不过,要逼近城门,动袭击的机会,却是现下才被等到的。然后一路在城门,一路在城外联营中。
以相对有限的兵力,内外一起作起来,顿时让那些原本旗号各异,互不相统属的北军各部,陷入自杀残杀而大乱不止。
而有资格能够号令和遏制他们的人,却还在城里来不及出来安抚,这一内一外的差别和延迟,就变成营啸的温床和土壤了。
这些撤回来的好些军伍,本身就是某种程度上的惊弓之鸟,在此起彼伏的遇袭叫喊声中,被歇斯底里的激出紧张情绪来,顿时就一不可收拾。
来自各地的民夫,军卒,在一片乱哄哄的叫喊声中,努力想着自认为安全地方拥挤践踏的同时,也将恐慌和混乱,不断的蔓延开来。
在这一片乱潮之中,少有理智的人,也只能召集些许亲熟部旧,就地守住营盘中的几个要点,然后稍有勇气和胆魄的人,还会试图就近收拢那些逃散的人马,以恢复秩序。
但是,在更大的层面上,他们也就无能为力了,因为几天前,张邦昌刚刚对他们进行了混编,因此,各自上下尚不相熟。

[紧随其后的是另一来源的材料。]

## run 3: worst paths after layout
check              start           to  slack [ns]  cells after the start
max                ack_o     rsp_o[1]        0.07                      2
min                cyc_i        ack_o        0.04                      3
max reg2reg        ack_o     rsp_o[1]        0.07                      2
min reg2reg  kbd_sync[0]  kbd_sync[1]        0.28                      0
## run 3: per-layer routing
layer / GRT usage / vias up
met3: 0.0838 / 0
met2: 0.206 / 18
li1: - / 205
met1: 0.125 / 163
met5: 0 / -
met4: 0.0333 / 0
--- src/trap_unit_top.sv ---
`timescale 1ns/100ps
`include "cpu_cfg.svh"

module trap_unit_top (
    input  logic                        clk,
    input  logic                        rst_n,
    input  logic [`PC_WIDTH-1:0]        id_pc,
    input  logic [`PC_WIDTH-1:0]        mem_pc,
    input  logic                        load_hazard_id_ex,
    input  logic                        load_hazard_ex_mem,
    input  logic                        control_hazard,
    input  logic                        bus_wait,
    input  logic [`EXP_WIDTH-1:0]       exp_code,
    input  logic [`EXP_WIDTH-1:0]       ex_exp_code,
    input  logic [`EXP_WIDTH-1:0]       mem_exp_code,
    input  logic                        ebreak_en,
    input  logic                        ecall_en,
    input  logic                        mret_en,
    input  logic                        mem_ebreak_en,
    input  logic                        mem_ecall_en,
    input  logic                        irq_external,
    input  logic                        irq_timer,
    input  logic                        irq_software,
    input  logic                        csr_we,
    input  logic [11:0]                 csr_addr,
    input  logic [`WORD_WIDTH-1:0]      csr_wdata,
    output logic [`WORD_WIDTH-1:0]      csr_rdata,
    output logic [`PC_WIDTH-1:0]        pc,
    output logic                        trap_happened,
    output logic                        pc_stall,
    output logic                        if_stall,
    output logic                        id_stall,
    output logic                        ex_stall,
    output logic                        mem_stall,
    output logic                        if_flush,
    output logic                        id_flush,
    output logic                        ex_flush,
    output logic                        mem_flush
);

    logic                   mret_taken;
    logic [`PC_WIDTH-1:0]   ctrl_pc;

    trap_csr_if csr_bus ();

    pc_gen u_pc_gen (
        .clk           (clk),
        .rst_n         (rst_n),
        .trap_happened (trap_happened),
        .mret_taken    (mret_taken),
        .pc_stall      (pc_stall),
        .ctrl_pc       (ctrl_pc),
        .pc            (pc)
    );

    cpu_ctrl u_cpu_ctrl (
        .id_pc              (id_pc),
        .mem_pc             (mem_pc),
        .load_hazard_id_ex  (load_hazard_id_ex),
        .load_hazard_ex_mem (load_hazard_ex_mem),
        .control_hazard     (control_hazard),
        .bus_wait           (bus_wait),
        .exp_code           (trap_pkg::exp_code_e'(exp_code)),
        .ex_exp_code        (trap_pkg::exp_code_e'(ex_exp_code)),
        .mem_exp_code       (trap_pkg::exp_code_e'(mem_exp_code)),
        .ebreak_en          (ebreak_en),
        .ecall_en           (ecall_en),
        .mret_en            (mret_en),
        .mem_ebreak_en      (mem_ebreak_en),
        .mem_ecall_en       (mem_ecall_en),
        .csr                (csr_bus.ctrl),
        .trap_happened      (trap_happened),
        .mret_taken         (mret_taken),
        .ctrl_pc            (ctrl_pc),
        .pc_stall           (pc_stall),
        .if_stall           (if_stall),
        .id_stall           (id_stall),
        .ex_stall           (ex_stall),
        .mem_stall          (mem_stall),
        .if_flush           (if_flush),
        .id_flush           (id_flush),
        .ex_flush           (ex_flush),
        .mem_flush          (mem_flush)
    );

    trap_csr u_trap_csr (
        .clk          (clk),
        .rst_n        (rst_n),
        .irq_external (irq_external),
        .irq_timer    (irq_timer),
        .irq_software (irq_software),
        .csr_we       (csr_we),
        .csr_addr     (csr_pkg::csr_addr_e'(csr_addr)),   // unmapped reads zero
        .csr_wdata    (csr_wdata),
        .csr_rdata    (csr_rdata),
        .csr          (csr_bus.csr)
    );

endmodule
--- src/hw/dma_top.sv ---
/*
  DMA front end top level
  Register window, engine sequencer, C2S requester path and S2C completion path
*/
`timescale 1ns/10ps

module dma_top import dma_pkg::*; (
  input  logic                    CLK,
  input  logic                    dma_reset_n,
  // Register window
  input  logic                    mem_en,
  input  logic [addr_w-1:0]       mem_addr,
  input  logic [reg_data_w-1:0]   mem_din,
  input  logic [reg_data_w/8-1:0] mem_we,
  output logic [reg_data_w-1:0]   mem_dout,
  output logic                    mem_ack,
  // C2S user stream
  input  logic [bus_data_w-1:0]   c2s_tdata,
  input  logic [byte_keep_w-1:0]  c2s_tkeep,
  input  logic                    c2s_tlast,
  input  logic                    c2s_tvalid,
  output logic                    c2s_tready,
  // Requester stream
  output logic [bus_data_w-1:0]   rq_tdata,
  output logic [byte_keep_w-1:0]  rq_tkeep,
  output logic                    rq_tlast,
  output logic                    rq_tvalid,
  input  logic                    rq_tready,
  // Completion in, S2C out
  input  logic [bus_data_w-1:0]   rc_tdata,
  input  logic [dword_keep_w-1:0] rc_tkeep,
  input  logic                    rc_tlast,
  input  logic                    rc_tvalid,
  output logic                    rc_tready,
  output logic [bus_data_w-1:0]   s2c_tdata,
  output logic [byte_keep_w-1:0]  s2c_tkeep,
  output logic                    s2c_tlast,
  output logic                    s2c_tvalid,
  input  logic                    s2c_tready,
  // Status
  output logic                    irq,
  output logic                    operation_in_course
);

  logic                  core_reset_n;
  logic                  engine_enable, enable_write, irq_enable;
  logic [reg_data_w-1:0] descriptor_size, byte_count;
  logic                  running, done_pulse, size_reached;
  logic                  c2s_stage_valid, c2s_stage_ready;
  c2s_beat_t             c2s_in, c2s_out;

  dma_regs dma_regs_i (
    .CLK(CLK), .dma_reset_n(dma_reset_n),
    .mem_en(mem_en), .mem_addr(mem_addr), .mem_din(mem_din), .mem_we(mem_we),
    .done_pulse(done_pulse), .byte_count(byte_count),
    .mem_dout(mem_dout), .mem_ack(mem_ack), .core_reset_n(core_reset_n),
    .engine_enable(engine_enable), .enable_write(enable_write),
    .descriptor_size(descriptor_size), .irq_enable(irq_enable), .irq(irq)
  );

  dma_engine_fsm dma_engine_fsm_i (
    .CLK(CLK), .dma_reset_n(core_reset_n),
    .engine_enable(engine_enable), .enable_write(enable_write),
    .size_reached(size_reached), .rq_tready(rq_tready),
    .running(running), .done_pulse(done_pulse),
    .operation_in_course(operation_in_course)
  );

  //////////////////////
  // C2S to requester
  assign c2s_in = '{data: c2s_tdata, keep: c2s_tkeep, last: c2s_tlast};

  dma_stream_stage #(.payload_t(c2s_beat_t)) c2s_stage_i (
    .CLK(CLK), .dma_reset_n(core_reset_n),
    .in_data(c2s_in), .in_valid(c2s_tvalid), .in_ready(c2s_tready),
    .out_data(c2s_out), .out_valid(c2s_stage_valid), .out_ready(c2s_stage_ready)
  );

  dma_transfer_counter dma_transfer_counter_i (
    .CLK(CLK), .dma_reset_n(core_reset_n),
    .running(running), .enable_write(enable_write),
    .descriptor_size(descriptor_size),
    .stage_valid(c2s_stage_valid), .stage_keep(c2s_out.keep),
    .rq_tready(rq_tready), .rq_tvalid(rq_tvalid), .stage_ready(c2s_stage_ready),
    .byte_count(byte_count), .size_reached(size_reached)
  );

  assign rq_tdata = c2s_out.data;
  assign rq_tkeep = c2s_out.keep;
  assign rq_tlast = c2s_out.last;

  //////////////////////
  // Completion to S2C
  dma_s2c_path dma_s2c_path_i (
    .CLK(CLK), .dma_reset_n(core_reset_n),
    .rc_tdata(rc_tdata), .rc_tkeep(rc_tkeep), .rc_tlast(rc_tlast),
    .rc_tvalid(rc_tvalid), .rc_tready(rc_tready),
    .s2c_tdata(s2c_tdata), .s2c_tkeep(s2c_tkeep), .s2c_tlast(s2c_tlast),
    .s2c_tvalid(s2c_tvalid), .s2c_tready(s2c_tready)
  );

endmodule
## src/common/isa_pkg.sv

```systemverilog
/*
 * isa_pkg
 * instruction-set view of the front end: major opcodes and the
 * field layout of the direct jumps B and BL
 */
`default_nettype none

package isa_pkg;

	////////////////////////////////
	// instruction word

	localparam int INST_W = 32;		// fixed 32-bit encoding
	localparam int OPC_MSB = 31;	// major opcode, top six bits
	localparam int OPC_LSB = 26;
	localparam int OPC_W = OPC_MSB - OPC_LSB + 1;

	////////////////////////////////
	// B / BL offset fields

	// offs[15:0] in the middle of the word
	localparam int OFFS_LO_MSB = 25;
	localparam int OFFS_LO_LSB = 10;
	// offs[25:16] in the low bits
	localparam int OFFS_HI_MSB = 9;
	localparam int OFFS_HI_LSB = 0;

	// full offset, in words
	localparam int OFFS_W = (OFFS_HI_MSB - OFFS_HI_LSB + 1) + (OFFS_LO_MSB - OFFS_LO_LSB + 1);
	localparam int BR_SHIFT = 2;	// word offset to byte offset

	// major opcodes the front end tells apart
	typedef enum logic [OPC_W-1:0] {
		OP_OTHER = 6'h00,	// anything not pre-decoded
		OP_B     = 6'h14,	// direct jump
		OP_BL    = 6'h15	// direct jump and link
	} isa_opcode_t;

endpackage

`default_nettype wire

```

## src/common/fe_pkg.sv

```systemverilog
/*
 * fe_pkg
 * sizes and constants of the fetch front end and its APB program port
 */
`default_nettype none

package fe_pkg;

	localparam int PC_W = 32;
	localparam logic [PC_W-1:0] RESET_PC = 32'h1c000000;	// first fetched word
	localparam logic [PC_W-1:0] PC_STEP = 32'd4;			// sequential step

	////////////////////////////////
	// instruction RAM

	localparam int MEM_WORDS = 1024;
	localparam int IDX_W = 10;
	localparam int IDX_LSB = 2;						// byte offset bits dropped
	localparam int IDX_MSB = IDX_LSB + IDX_W - 1;	// pc[11:2], aliases every 4 KiB

	////////////////////////////////
	// APB program port

	localparam int APB_AW = 32;
	localparam int APB_DW = 32;
	localparam logic [APB_AW-1:0] APB_LIMIT = 32'd4096;	// first byte address out of range

	// bus phase seen by the slave
	typedef enum logic [1:0] {
		APB_IDLE,	// psel low
		APB_SETUP,	// psel high, penable low
		APB_ACCESS	// transfer completes here
	} apb_state_t;

endpackage

`default_nettype wire

```

## src/rtl/apb_prog_port.sv

```systemverilog
/*
 * apb_prog_port
 * APB slave, no wait states, that loads and reads back the program
 * through the program port of the instruction RAM
 */
`timescale 1ns/100ps
`default_nettype none

module apb_prog_port (
	input  wire								clk,
	input  wire								reset,
	input  wire								psel,
	input  wire								penable,
	input  wire								pwrite,
	input  wire [fe_pkg::APB_AW-1:0]		paddr,
	input  wire [fe_pkg::APB_DW-1:0]		pwdata,
	output logic [fe_pkg::APB_DW-1:0]		prdata,
	output logic							pready,
	output logic							pslverr,
	// RAM program port
	input  wire [isa_pkg::INST_W-1:0]		pg_rdata,
	output logic							pg_en,
	output logic							pg_we,
	output logic [fe_pkg::IDX_W-1:0]		pg_idx,
	output logic [isa_pkg::INST_W-1:0]		pg_wdata
);

	fe_pkg::apb_state_t	state;		// phase of the last cycle
	fe_pkg::apb_state_t	phase;		// phase of this cycle
	logic				in_range;
	logic				setup;
	logic				access;

	//////////////////////////////
	// phase tracking

	// access only straight after a setup
	always_comb
	begin
		phase = fe_pkg::APB_IDLE;
		if (psel)
			phase = (penable && state == fe_pkg::APB_SETUP) ? fe_pkg::APB_ACCESS
				: fe_pkg::APB_SETUP;
	end

	always_ff @(posedge clk)
	begin
		if (reset)
			state <= fe_pkg::APB_IDLE;
		else
			state <= phase;
	end

	assign setup = (phase == fe_pkg::APB_SETUP);
	assign access = (phase == fe_pkg::APB_ACCESS);
	assign in_range = (paddr < fe_pkg::APB_LIMIT);

	//////////////////////////////
	// RAM program port

	// read in setup, data registered by access; write in access
	assign pg_en = in_range & ((setup & ~pwrite) | (access & pwrite));
	assign pg_we = access & pwrite;
	assign pg_idx = paddr[fe_pkg::IDX_MSB:fe_pkg::IDX_LSB];
	assign pg_wdata = pwdata;

	//////////////////////////////
	// bus response

	assign pready = access;					// never waits
	assign pslverr = access & ~in_range;
	assign prdata = (access & ~pwrite & in_range) ? pg_rdata : '0;

endmodule

`default_nettype wire

```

而且,袭击者混杂在这些乱哄哄的人潮之中,反而成了某种最好的掩护,他们不断破坏和摧毁,所遇到的一切。
用投掷的火种,点燃那些露天堆积的仓储,将存放牲畜的厩栏给破坏掉,任其四散奔踏。又制造了更多的恐慌和混乱。
因此,他们回到最后的集结点是,剩下人的已经不足半数,却创造是了数十倍,甚至上百倍于自身损失的战果。
直到这时候,张邦昌的身边,才有人想起以大都督之名,立马禁闭六处城门,第一时间派军士上街巡逻,防止奸细生事作乱。总算在最低限度的保证了,身处城内的行台安危。

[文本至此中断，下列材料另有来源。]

File: config.mk
export PLATFORM = sky130hd
export DESIGN_NAME = if_stage_flat
export DESIGN_NICKNAME = d
export VERILOG_FILES = /design/src/common/isa_pkg.sv /design/src/common/fe_pkg.sv /design/src/common/fetch_if.sv /design/src/fetch/if_stage.sv /design/src/flat_wrapper.sv
export SDC_FILE = /design/constraint.sdc
export NUM_CORES = 1
export LEC_CHECK = 0
export ABC_AREA = 1
export BUFFER_PORTS_ARGS = -buffer_cell sky130_fd_sc_hd__buf_2
export CORE_MARGIN = 4
export CORE_UTILIZATION = 40
export CTS_CLUSTER_DIAMETER = 50
export DETAILED_ROUTE_END_ITERATION = 10
export SYNTH_ARGS = -nofsm -noshare
export SYNTH_HDL_FRONTEND = slang
export SYNTH_SLANG_ARGS = --single-unit
File: constraint.sdc
create_clock -name clk -period 1.77 [get_ports clk]
set_input_delay 0.354 -clock clk [delete_from_list [all_inputs] [get_ports clk]]
set_output_delay 0.354 -clock clk [all_outputs]
set_load 0.01 [all_outputs]
File: src/common/isa_pkg.sv
/*
 * isa_pkg
 * instruction-set view of the front end: major opcodes and the
 * field layout of the direct jumps B and BL
 */
`default_nettype none

package isa_pkg;

	////////////////////////////////
	// instruction word

	localparam int INST_W = 32;		// fixed 32-bit encoding
	localparam int OPC_MSB = 31;	// major opcode, top six bits
	localparam int OPC_LSB = 26;
	localparam int OPC_W = OPC_MSB - OPC_LSB + 1;

	////////////////////////////////
	// B / BL offset fields

	// offs[15:0] in the middle of the word
	localparam int OFFS_LO_MSB = 25;
	localparam int OFFS_LO_LSB = 10;
	// offs[25:16] in the low bits
	localparam int OFFS_HI_MSB = 9;
	localparam int OFFS_HI_LSB = 0;

	// full offset, in words
	localparam int OFFS_W = (OFFS_HI_MSB - OFFS_HI_LSB + 1) + (OFFS_LO_MSB - OFFS_LO_LSB + 1);
	localparam int BR_SHIFT = 2;	// word offset to byte offset

	// major opcodes the front end tells apart
	typedef enum logic [OPC_W-1:0] {
		OP_OTHER = 6'h00,	// anything not pre-decoded
		OP_B     = 6'h14,	// direct jump
		OP_BL    = 6'h15	// direct jump and link
	} isa_opcode_t;

endpackage

`default_nettype wire

File: src/common/fe_pkg.sv
/*
 * fe_pkg
 * sizes and constants of the fetch front end and its APB program port
 */
`default_nettype none

package fe_pkg;

	localparam int PC_W = 32;
	localparam logic [PC_W-1:0] RESET_PC = 32'h1c000000;	// first fetched word
	localparam logic [PC_W-1:0] PC_STEP = 32'd4;			// sequential step

	////////////////////////////////
	// instruction RAM

	localparam int MEM_WORDS = 1024;
	localparam int IDX_W = 10;
	localparam int IDX_LSB = 2;						// byte offset bits dropped
	localparam int IDX_MSB = IDX_LSB + IDX_W - 1;	// pc[11:2], aliases every 4 KiB

	////////////////////////////////
	// APB program port

	localparam int APB_AW = 32;
	localparam int APB_DW = 32;
	localparam logic [APB_AW-1:0] APB_LIMIT = 32'd4096;	// first byte address out of range

	// bus phase seen by the slave
	typedef enum logic [1:0] {
		APB_IDLE,	// psel low
		APB_SETUP,	// psel high, penable low
		APB_ACCESS	// transfer completes here
	} apb_state_t;

endpackage

`default_nettype wire

File: src/common/fetch_if.sv
/*
 * fetch_if
 * one fetch slot handed from the fetch stage to pre-decode
 */
`timescale 1ns/100ps
`default_nettype none

interface fetch_if;

	logic							valid;		// slot holds a live pc
	logic							allow_in;	// pre-decode takes the slot
	logic [fe_pkg::PC_W-1:0]		pc;
	logic [isa_pkg::INST_W-1:0]	inst;		// RAM data for pc

	// fetch side
	modport fetch_src (
		output valid,
		output pc,
		input  allow_in
	);

	// pre-decode side
	modport fetch_dst (
		input  valid,
		input  pc,
		input  inst,
		output allow_in
	);

endinterface

`default_nettype wire

File: src/fetch/if_stage.sv
/*
 * if_stage
 * keeps the pc, predicts not taken and reads the instruction RAM
 * with the next pc; a redirect from pre-decode drops the held slot
 */
`timescale 1ns/100ps
`default_nettype none

module if_stage (
	input  wire							clk,
	input  wire							reset,
	input  wire							run,			// allow new fetches
	input  wire							redirect,		// B/BL seen in pre-decode
	input  wire [fe_pkg::PC_W-1:0]		redirect_pc,
	output logic						ram_en,			// fetch read enable
	output logic [fe_pkg::IDX_W-1:0]	ram_addr,
	fetch_if.fetch_src					fe
);

	logic [fe_pkg::PC_W-1:0]	pc;
	logic [fe_pkg::PC_W-1:0]	pc_plus_4;
	logic [fe_pkg::PC_W-1:0]	pred_pc;
	logic [fe_pkg::PC_W-1:0]	next_pc;
	logic						valid;
	logic						allow_in;		// stage may advance
	logic						load;			// a new pc is fetched this cycle

	//////////////////////////////
	// slot control

	// empty slot, or the held one moves on
	assign allow_in = ~valid | fe.allow_in;
	assign load = run & (redirect | allow_in);

	always_ff @(posedge clk)
	begin
		if (reset)
			valid <= 1'b0;				// slot empty
		else if (redirect | allow_in)
			valid <= run;				// redirect kills the held slot
	end

	//////////////////////////////
	// pc

	assign pc_plus_4 = pc + fe_pkg::PC_STEP;
	assign pred_pc = pc_plus_4;			// static not-taken
	assign next_pc = redirect ? redirect_pc : pred_pc;

	always_ff @(posedge clk)
	begin
		if (reset)
			pc <= fe_pkg::RESET_PC - fe_pkg::PC_STEP;	// first next_pc is RESET_PC
		else if (load)
			pc <= next_pc;
		else if (redirect)
			pc <= redirect_pc - fe_pkg::PC_STEP;		// parked while run is low
	end

	//////////////////////////////
	// RAM read and slot out

	// read only on a pc load, so data holds through a stall
	assign ram_en = load;
	assign ram_addr = next_pc[fe_pkg::IDX_MSB:fe_pkg::IDX_LSB];

	assign fe.valid = valid;
	assign fe.pc = pc;

endmodule

`default_nettype wire

File: src/flat_wrapper.sv
// flat-port wrapper written by rule: the top's interface ports become plain ports
module if_stage_flat 
  (clk, reset, run, redirect, redirect_pc, ram_en, ram_addr, fe_valid, fe_pc, fe_allow_in);
  fetch_if fe_i ();
  input  wire clk;
  input  wire reset;
  input  wire run;
  input  wire redirect;
  input  wire [fe_pkg::PC_W-1:0] redirect_pc;
  output logic ram_en;
  output logic [fe_pkg::IDX_W-1:0] ram_addr;
  output wire logic [$bits(fe_i.valid)-1:0] fe_valid;
  output wire logic [$bits(fe_i.pc)-1:0] fe_pc;
  input wire logic [$bits(fe_i.allow_in)-1:0] fe_allow_in;
  assign fe_valid = fe_i.valid;
  assign fe_pc = fe_i.pc;
  assign fe_i.allow_in = fe_allow_in;
  if_stage u_core (.clk(clk), .reset(reset), .run(run), .redirect(redirect), .redirect_pc(redirect_pc), .ram_en(ram_en), .ram_addr(ram_addr), .fe(fe_i));
endmodule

至于城外的事态,他们都暂时放弃了努力和打算,而更多寄托在前方得胜归来的官军主力。
因为,另一只看起匆匆前来支援的骑兵,也丢下了伪装的旗帜,公然打出南逆的旗号,而肆意冲杀起城外尚未被混乱彻底波及的营盘来。
他们一边放铳,一边丢投着爆弹和纵火物,将大量的乱兵人潮,就像是被虎狼驱赶扑杀的羊群一般,从这头争相践踏到那头,又从那头被推搡拥踏着逃到这头,将自家的营盘和工事冲的七零八落而不可收拾。
他们聚拢在禁闭城门之下,拍打敲击的震天作响和各般哀号苦求的声音,喧嚣直上城楼,连城中守军的都不免受了感染,而面色白,神情紧张起来。
“大都督……”
这时的张邦昌身边,再次有人苦苦哀求道
“可将他们放进来……”
“千万不可……”
另一些惊魂未定的人,急忙驳斥到
“你想将混在其中的敌国奸细,也放进成来么……”
“可以先放一部分进来,”
那人继续争辩道
“然后以军士团团围困,而细作甄别……”
“不行……”
“大都督和行台安危才是要,不容万一……”
更多反对的声音,继续大声驳斥道。
“够了,我心知你有部众陷没在城外……”
“但却不能为你的一己私心,而陷行台于不测之中……”
这句诛心之言,顿时让力主开城的这人,脸色刷得惨白了下来,连张邦昌都露出某种狐疑的颜色。
“那请大都督,且借我一标轻骑……”
他咬了咬牙,露出某种绝然之色又道
“让某家出得城去,收拢门下那些乱兵,稍稍挽回些许局面……”
“呼延灼自当以身家性命担保……不至”
“呼延灼,都到了这一步……”
张邦昌身边的人,却更是怒气勃的上前一步。
“你还欲巧言令色……以惩私欲么”
“够了……”
张邦昌突然抬手止住他们的质疑诋毁之言。
“呼延都监,一标轻骑是别做他想了,我可给你一都步卒……”
“但你可把拥在门下的乱兵,都给我收拢到别处么……”
“呼延自当竭力……”
听到只有约不过一都五百步卒,名为呼延灼的将领,顿然有些失望却又有些庆幸的,急忙应承道。
“不负大都督所望……”
随后,信都城最远的一个城门突然洞开,呼延灼带着一都人猛冲了出去,沿着城墙之下一路突进,顿时收拢了许多在城门附近乱跑乱串的兵卒。
随队奔走的军卒,整齐划一的用棍棒和刀柄,狠命抽打着这些六神无主的家伙,直到将他们控制起来,然后便排到队尾,奔向下一波人群。